I personally don't actually want OO design in backend languages I use if I can
avoid it -- I've found that a good type system along with
typeclasses(haskell)/traits(rust)/protocols(swift)/duck-type
interfaces(golang) and basic structs is all I need. If the language allows
constraints on the generics (i.e. requiring one typeclass/trait/protocol to
satisfy another) that's all the composability I need without all the OO
boilerplate and cruft.

Swift might be the more flexible language since it doesn't have the
ownership/borrowing system but I also don't feel like I spend my time reaching
for too many design patterns per say -- maybe I write too many of the same
kind of application (backend web services). I generally use the component
model (like in
[https://github.com/stuartsierra/component](https://github.com/stuartsierra/component)),
sprinkle some DDD and I'm good to go for most things.
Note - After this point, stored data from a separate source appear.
File: src/rtl/rename_pkg.sv
package rename_pkg;

    localparam int num_log_regs = 32;

    typedef logic [4:0] log_reg_t;
    typedef logic [7:0] phys_reg_t;
    typedef logic [4:0] page_t;
    typedef logic [6:0] opcode_t;

    // One full alias table where entry i holds the mapping of logical register i
    typedef phys_reg_t [num_log_regs-1:0] rat_image_t;

    // RISC-V major opcodes that matter to the operand classes
    typedef enum logic [6:0] {
        op_none   = 7'b0000000,
        op_load   = 7'b0000011,
        op_op_imm = 7'b0010011,
        op_auipc  = 7'b0010111,
        op_store  = 7'b0100011,
        op_op     = 7'b0110011,
        op_lui    = 7'b0110111,
        op_branch = 7'b1100011,
        op_jalr   = 7'b1100111,
        op_jal    = 7'b1101111
    } opcode_class_t;

    localparam phys_reg_t phys_src_none  = 8'hFE;  // Source operand not used
    localparam phys_reg_t phys_dest_none = 8'hFF;  // No destination written

    typedef struct packed {
        logic uses_rs1;
        logic uses_rs2;
        logic writes_rd;
    } operand_use_t;

    typedef struct packed {
        log_reg_t rs1;
        log_reg_t rs2;
        log_reg_t rd;
        opcode_t  opcode;
        logic     valid;
    } rename_req_t;

    typedef struct packed {
        phys_reg_t phys_rs1;
        phys_reg_t phys_rs2;
        phys_reg_t phys_rd;
        phys_reg_t old_phys_rd;
        logic      valid;
    } rename_result_t;

endpackage

File: src/rtl/operand_class_decode.sv
module operand_class_decode (
    input  rename_pkg::opcode_t      opcode,
    output rename_pkg::operand_use_t operand_use
);
    import rename_pkg::*;

    always_comb begin
        operand_use.uses_rs1  = 1'b1;
        operand_use.uses_rs2  = 1'b1;
        operand_use.writes_rd = 1'b1;

        // Source usage
        case (opcode)
            op_jalr,
            op_load,
            op_op_imm: begin
                operand_use.uses_rs2 = 1'b0;  // Immediate takes the place of rs2
            end
            op_lui,
            op_auipc,
            op_jal: begin
                operand_use.uses_rs1 = 1'b0;
                operand_use.uses_rs2 = 1'b0;
            end
            default: begin
                operand_use.uses_rs1 = 1'b1;
            end
        endcase

        // Branches and stores have no rd field and opcode zero is a bubble
        case (opcode)
            op_branch,
            op_store,
            op_none: begin
                operand_use.writes_rd = 1'b0;
            end
            default: begin
                operand_use.writes_rd = 1'b1;
            end
        endcase
    end

endmodule

File: config.mk
export PLATFORM = sky130hd
export DESIGN_NAME = operand_class_decode
export DESIGN_NICKNAME = d
export VERILOG_FILES = /design/src/rtl/rename_pkg.sv /design/src/rtl/operand_class_decode.sv
export SDC_FILE = /design/constraint.sdc
export NUM_CORES = 1
export LEC_CHECK = 0
export ABC_AREA = 1
export BUFFER_PORTS_ARGS = -buffer_cell sky130_fd_sc_hd__buf_2
export CORE_AREA = 5 5 42 44
export DETAILED_ROUTE_END_ITERATION = 10
export DIE_AREA = 0 0 47 49
export PLACE_DENSITY = 0.38
export RECOVER_POWER = 100
export REMOVE_ABC_BUFFERS = 1
export SYNTH_ARGS = -nofsm -noshare
export SYNTH_HDL_FRONTEND = slang
export SYNTH_SLANG_ARGS = --single-unit
export TNS_END_PERCENT = 100
File: constraint.sdc
create_clock -name vclk -period 1.22
set_clock_uncertainty 0.2 [all_clocks]
set_input_delay 0.122 -clock vclk [all_inputs]
set_output_delay 0.122 -clock vclk [all_outputs]
set_load 0.03 [all_outputs]
======== After elaboration in Yosys (flattened, before gate mapping) ========
Index checks and enable logic that the tools add are counted.
storage, ports and cells
  bits in registers ....................... 0
  word-level logic and storage cells ...... 15
  input bits .............................. 7
  output and inout port bits .............. 3
cells by class
  eq/ne operators ......................... 8
  reductions and logical operators ........ 4
  multiplexer cells ....................... 3
operator list
  operator              count
  $eq A7 B7 Y1 const B  3
  $eq A7 B5 Y1 const B  2
  $eq A7 B6 Y1 const B  2
  $eq A7 B2 Y1 const B  1
  $logic_not A7 Y1      1
  $reduce_or A3 Y1      2
  $reduce_or A6 Y1      1
  $mux W1               3

======== Logic depth before layout (Yosys ltp) ========
  depth after elaboration ................. 3
  mapped depth ............................ 6
  mapped depth without buffers ............ 6

======== Worst setup path after synthesis ========
OpenSTA, ideal clock, no wires.
  path kind ............................... input port to output port
  start point ............................. input port opcode[0]
  end point ............................... output port operand_use[1] in the netlist's numbering
  setup slack ............................. 0.108 ns
  arrival ................................. 0.790 ns
  path buffers ............................ 0
  stages on the path ...................... 5
  data required time ...................... 0.898 ns
  path through ............................ nand2_2 inv_1 nand3_1 nand2_1 nor2_1
RTL lines
  what             RTL line                   text
  start, declared  operand_class_decode.sv:2  input rename_pkg::opcode_t opcode,
  end, declared    operand_class_decode.sv:3  output rename_pkg::operand_use_t operand_use

==> out/qor.csv <==
metric;value;unit
vdd_ir_drop_max;0.0374;mV
finalCritPeriodShare;90.4;%
power.leakage;0.000109;µW
cp_slowest_cell;clkbuf_2;
synth.area.top_cells;nor2_1 (33%), nand2_1 (27%), nand2_2 (10%), inv_1 (9.0%), inv_2 (9.0%);
gr-usage-all-layers;3.44;%
antenna_found_initial;0;
gp_congestion;0.600;
rows;14;
dpl.hpwl;341;µm
finalCriticalPeriod;1.10;ns
nFillCells;189;
initial_core_util;8.93;%
ys_types;7;
dp.cells;57;
required;0.90;ns
synth_warnings;0;
post-synth-top-count-cell;nor2_1;
maxCapViolations;0;
setup_violations;0;
status;complete, no violations;
seq_area;0;µm²
fmax;907;MHz
whs;0.547;ns
overflow;0;
synth_area_per_cell;4.04;µm²
grt_util_met3;0.369;%
ant_nets;0;
synth_area;125;µm²
rsz0062_at_grt;no;
stdcell_count;57;
worstPathArrival;0.78;ns
grt_util_met2;6.11;%
slew_viol_final;0;
layout.nets;50;
synth_top_cell_area_share;33.0;%
drive_above_1_share;36.6;%
slew_headroom;88.6;%
wl_per_cell;6.37;µm
die_x;47;µm
viasPerCell;3.33;
grt.met1_usage;4.57;%
grt_max_degree;5;
clock_buffers;0;
seq_area_frac_synth;0;%
core_region_area;0.00140;mm²
tns;0;ns
die-area;0.00230;mm²
cp_max_fo;3;
cp-start-kind;input port;
wl;363;µm
design.seq.count;0;
dr.pass1.iters;2;
drc_errors;0;
diodes;0;
grt_pass1_wl;655;µm
cp_cell_sequence;buf_2 -> inv_2 -> nand2_2 -> nor2_2 -> nand2_1 -> nand2_1 -> inv_1 -> clkbuf_2;
powerDensity;231;mW/mm²
hold_buffers;0;
ios;10;
synthTopCellsByCount;nor2_1 (11), nand2_1 (9), inv_1 (3), inv_2 (3);
vias;190;
post_cts_buffers;0;
hp-class;input port to output pin;
syn_to_final_growth;59.0;%
finalHoldViolations;0;
busiest_layer;met2;
syn_inst;31;
slowest_delay;0.17;ns
grt_pass1_vias;169;
worstMarginPinSlew;0.171;ns
synth_top_area_cell;nor2_1;
dieHeight;49;µm
worst_setup_path_end_kind;output pin;
drtIter0Drc;4;
cpMostUsedCell;nand2_1;
critPathKind;input port to output pin;
port_buffers;10;
stage by stage:
step | cell area, µm² | util, % | setup WS [ns] | power, µW
finish | 199 | 14.2 | 0.118 | 45.9
global route | 199 | 14.2 | 0.0294 | 53.7
CTS | 195 | 13.9 | 0.0665 | 45.5
detailed placement | 195 | 13.9 | 0.0671 | 45.3
global placement | 195 | 13.9 | 0.0822 | 45.1
floorplan | 125 | - | 0.108 | 23.9
logic make-up (layout without fill, tap and decap cells):
logic type,count (synthesis),after routing,share of synthesized area (%)
buffers and inverters,6,16,18.0
and+or+nand+nor,25,25,82.0
worst paths after layout:
kind,cells past startpoint,startpoint,to
hold / removal,6,opcode[6],operand_use[2]
setup / recovery,8,opcode[4],operand_use[2]
where the power goes:
group,internal [µW],switching (µW)
registers,0,0
clock network,0,0
logic,17.8,28.1
total,17.8,28.1
worst max-delay path, delay by kind of cell:
family | cells | cell delay, ns
and+or+nand+nor | 4 | 0.28
buffers and inverters | 4 | 0.37
area by class of cell:
| type | count | area, µm² | share of cell area, % |
|---|---|---|---|
| Inverter | 6 | 22.5 | 11.3 |
| Multi-Input combinational cell | 25 | 105 | 52.8 |
| Tap cell | 16 | 20.0 | 10.1 |
| Timing Repair Buffer | 10 | 51.3 | 25.8 |
cells in the final DEF, fill, tap and decap left out:
master	n
nor2_1	10
nand2_1	9
buf_2	6
inv_2	3
inv_1	3
nand2_2	2
nand3_1	2
clkbuf_2	2
nor3_1	1
nor2_2	1
clkbuf_1	1
buf_4	1
layer usage:
| layer | wire length (µm) | up-vias |
|---|---|---|
| met1 | 167 | 73 |
| met4 | 0 | 0 |
| li1 | - | 111 |
| met5 | 0 | - |
| met2 | 150 | 6 |
| met3 | 45 | 0 |
repair_timing:
item,4_1_cts,5_1_grt
endpoints found under the hold margin,0,0
resized for setup,0,3
endpoints found under the setup margin,0,2
Note: power is estimated with default switching activity, not from simulation.
[src/rtl/free_list.sv]
module free_list #(
    parameter int num_phys_regs = 128,
    parameter int num_pages     = 32
) (
    input  logic                  clk,
    input  logic                  reset,
    input  logic                  alloc_take,
    output rename_pkg::phys_reg_t alloc_reg,
    output logic                  empty,
    input  logic                  release_valid,
    input  rename_pkg::phys_reg_t release_reg,
    input  logic                  save,
    input  rename_pkg::page_t     save_page,
    input  logic                  restore,
    input  rename_pkg::page_t     restore_page
);
    import rename_pkg::*;

    // The queue is deeper than the number of free registers, so head equal to tail
    // always means empty and the count can be rebuilt from the pointers
    localparam int depth    = num_phys_regs;
    localparam int num_free = num_phys_regs - num_log_regs;
    localparam int ptr_w    = $clog2(depth);
    localparam int count_w  = $clog2(depth + 1);

    typedef logic [ptr_w-1:0]   ptr_t;
    typedef logic [count_w-1:0] count_t;

    phys_reg_t queue [depth];
    ptr_t      saved_head [num_pages];
    ptr_t      head;
    ptr_t      tail;
    count_t    count;
    ptr_t      head_base;
    count_t    count_base;

    function automatic ptr_t ptr_inc(ptr_t p);
        return (p == ptr_t'(depth - 1)) ? '0 : p + 1'b1;
    endfunction

    // Restore rewinds the head first and a pop in the same cycle works from there
    always_comb begin
        if (restore) begin
            head_base = saved_head[restore_page];
            if (tail >= head_base) begin
                count_base = count_t'(tail - head_base);
            end else begin
                count_base = count_t'(depth) - count_t'(head_base) + count_t'(tail);
            end
        end else begin
            head_base  = head;
            count_base = count;
        end
    end

    assign alloc_reg = queue[head_base];
    assign empty     = (count_base == '0);

    always_ff @(posedge clk) begin
        if (reset) begin
            for (int i = 0; i < num_free; i++) begin
                queue[i] <= phys_reg_t'(num_log_regs + i);  // Registers above the identity map
            end
        end else if (release_valid) begin
            queue[tail] <= release_reg;
        end
    end

    always_ff @(posedge clk) begin
        if (reset) begin
            head  <= '0;
            tail  <= ptr_t'(num_free);
            count <= count_t'(num_free);
        end else begin
            head  <= alloc_take ? ptr_inc(head_base) : head_base;
            tail  <= release_valid ? ptr_inc(tail) : tail;
            count <= count_base + count_t'(release_valid) - count_t'(alloc_take);
        end
    end

    always_ff @(posedge clk) begin
        if (save) begin
            saved_head[save_page] <= head;  // Head before this cycle's pop
        end
    end

    a_no_take_when_empty: assert property (
        @(posedge clk) disable iff (reset) alloc_take |-> !empty
    ) else $error("Register taken from an empty free list");

    // More free entries than registers outside the map means a double release
    a_count_bound: assert property (
        @(posedge clk) disable iff (reset) count <= count_t'(num_free)
    ) else $error("Free list count %0d above %0d", count, num_free);

endmodule
$ cat config.mk
export PLATFORM = sky130hd
export DESIGN_NAME = io_page_router
export DESIGN_NICKNAME = d
export VERILOG_FILES = /design/src/source/bus_fabric_pkg.sv /design/src/source/io_page_router.sv
export SDC_FILE = /design/constraint.sdc
export NUM_CORES = 1
export LEC_CHECK = 0
export ABC_AREA = 1
export CAP_MARGIN = 20
export CORE_AREA = 2 2 85 87
export DETAILED_ROUTE_END_ITERATION = 12
export DIE_AREA = 0 0 87 89
export DONT_BUFFER_PORTS = 1
export PLACE_DENSITY = 0.52
export SETUP_SLACK_MARGIN = 0.5
export SLEW_MARGIN = 30
export SYNTH_ARGS = -nofsm -noshare
export SYNTH_HDL_FRONTEND = slang
export SYNTH_SLANG_ARGS = --single-unit
$ cat constraint.sdc
create_clock -name vclk -period 5.54
set_input_delay 1.662 -clock vclk [all_inputs]
set_output_delay 1.662 -clock vclk [all_outputs]
set_load 0.01 [all_outputs]
[src/source/bus_fabric_pkg.sv]
package bus_fabric_pkg;

   //**************************************************************************
   // bus geometry
   //**************************************************************************
   localparam int BUS_ADR_W = 16;            // byte address
   localparam int BUS_DAT_W = 16;            // data word
   localparam int BUS_SEL_W = 2;             // byte lanes
   localparam int RAM_ADR_W = 15;            // word address into main RAM

   // main RAM ends where the I/O area starts
   localparam logic [BUS_ADR_W-1:0] RAM_TOP = 16'o160000;

   localparam int N_IO_SLAVES = 8;

   //**************************************************************************
   // I/O page windows
   //**************************************************************************
   // value doubles as index into the slave arrays
   typedef enum logic [2:0] {
      IO_UART1,                              // console
      IO_UART2,                              // second serial port
      IO_LPT,                                // printer
      IO_RK,                                 // RK disk regs
      IO_DW,                                 // DW hard disk regs
      IO_RX,                                 // RX floppy regs
      IO_MY,                                 // MY floppy regs
      IO_KGD                                 // graphics
   } io_slave_e;

   // window base, in io_slave_e order
   localparam logic [BUS_ADR_W-1:0] IO_BASE [N_IO_SLAVES] = '{
      16'o177560, 16'o176500, 16'o177514, 16'o177400,
      16'o174000, 16'o177170, 16'o172140, 16'o176640
   };

   // low address bits not compared inside a window
   localparam int unsigned IO_SPAN [N_IO_SLAVES] = '{3, 3, 2, 4, 5, 2, 2, 3};

   //**************************************************************************
   // bus bundles
   //**************************************************************************
   typedef struct packed {
      logic [BUS_ADR_W-1:0] adr;
      logic [BUS_DAT_W-1:0] dat;             // write data
      logic                 cyc;             // cycle, DMA request for disk masters
      logic                 we;
      logic [BUS_SEL_W-1:0] sel;
      logic                 stb;
   } bus_req_t;

   typedef struct packed {
      logic [BUS_DAT_W-1:0] dat;             // read data
      logic                 ack;
   } bus_rsp_t;

   typedef logic [N_IO_SLAVES-1:0] io_stb_t;            // one strobe per slave
   typedef bus_rsp_t [N_IO_SLAVES-1:0] io_rsp_t;        // answers of all slaves

   // who drives the shared bus
   typedef enum logic [1:0] {
      OWNER_CPU,
      OWNER_RK,
      OWNER_MY
   } bus_owner_e;

endpackage

[src/source/bus_master_switch.sv]
`timescale 1ns/100ps

module bus_master_switch (
   input  logic                     clk_sys,
   input  logic                     rst_i,
   input  bus_fabric_pkg::bus_req_t cpu_req_i,
   input  bus_fabric_pkg::bus_req_t rk_req_i,
   input  bus_fabric_pkg::bus_req_t my_req_i,
   input  bus_fabric_pkg::bus_rsp_t bus_rsp_i,   // combined answer from router
   output bus_fabric_pkg::bus_req_t bus_req_o,   // shared bus
   output bus_fabric_pkg::bus_rsp_t cpu_rsp_o,
   output bus_fabric_pkg::bus_rsp_t rk_rsp_o,
   output bus_fabric_pkg::bus_rsp_t my_rsp_o,
   output logic                     rk_gnt_o,
   output logic                     my_gnt_o
);

   import bus_fabric_pkg::*;

   bus_owner_e owner_q;                      // current bus master
   bus_owner_e owner_d;

   //**************************************************************************
   // owner arbiter
   //**************************************************************************
   // switch only between cycles, RK first, then MY, else back to CPU
   always_comb begin
      owner_d = owner_q;
      if (!bus_req_o.cyc) begin              // no cycle in flight
         if (rk_req_i.cyc)
            owner_d = OWNER_RK;
         else if (my_req_i.cyc)
            owner_d = OWNER_MY;
         else
            owner_d = OWNER_CPU;
      end
   end

   always_ff @(posedge clk_sys) begin
      if (rst_i)
         owner_q <= OWNER_CPU;               // CPU owns the bus out of reset
      else
         owner_q <= owner_d;
   end

   assign rk_gnt_o = (owner_q == OWNER_RK);
   assign my_gnt_o = (owner_q == OWNER_MY);

   //**************************************************************************
   // request mux
   //**************************************************************************
   always_comb begin
      case (owner_q)
         OWNER_RK: begin
            bus_req_o     = rk_req_i;
            bus_req_o.sel = '1;              // DMA moves whole words
         end
         OWNER_MY: begin
            bus_req_o     = my_req_i;
            bus_req_o.sel = '1;
         end
         default: begin
            bus_req_o = cpu_req_i;           // CPU keeps its byte lanes
         end
      endcase
   end

   // read data goes to all, ack only to the owner
   always_comb begin
      cpu_rsp_o     = bus_rsp_i;
      rk_rsp_o      = bus_rsp_i;
      my_rsp_o      = bus_rsp_i;
      cpu_rsp_o.ack = bus_rsp_i.ack & (owner_q == OWNER_CPU);
      rk_rsp_o.ack  = bus_rsp_i.ack & rk_gnt_o;
      my_rsp_o.ack  = bus_rsp_i.ack & my_gnt_o;
   end

endmodule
> So I think Swift and Rust have slightly different goals, and where the worst
> piece of Rust code you can write which will compile will be a bit safer/more
> performant etc than similar with Swift, to me Swift strikes that balance
> where it's still giving me a huge advantage over most languages in terms of
> compile-time checking, but I can be incredibly productive and expressive.

Personally the langauge (if you can call it that) which fits this mold for me
is Typescript. Of course Javascript is the wild wild west where the most
reckless code seems to be written but Tyepscript gives me just enough of a
type system and some assurance that everything isn't going to break at
runtime. The projects where I'd use node (basically so I can ensure smooth
hand off to another developer) I can't use Swift, and the projects where I
might use Swift I'd rather use Rust or Haskell.

I think the biggest difference is that I don't write Objective-C/Swift iOS
apps, if I was maybe I'd have a chance to give Swift a more thorough look
over. That said, I basically never intend to write fully native apps because
I'd rather pick "close-enough"/"good-enough" options like Nativescript.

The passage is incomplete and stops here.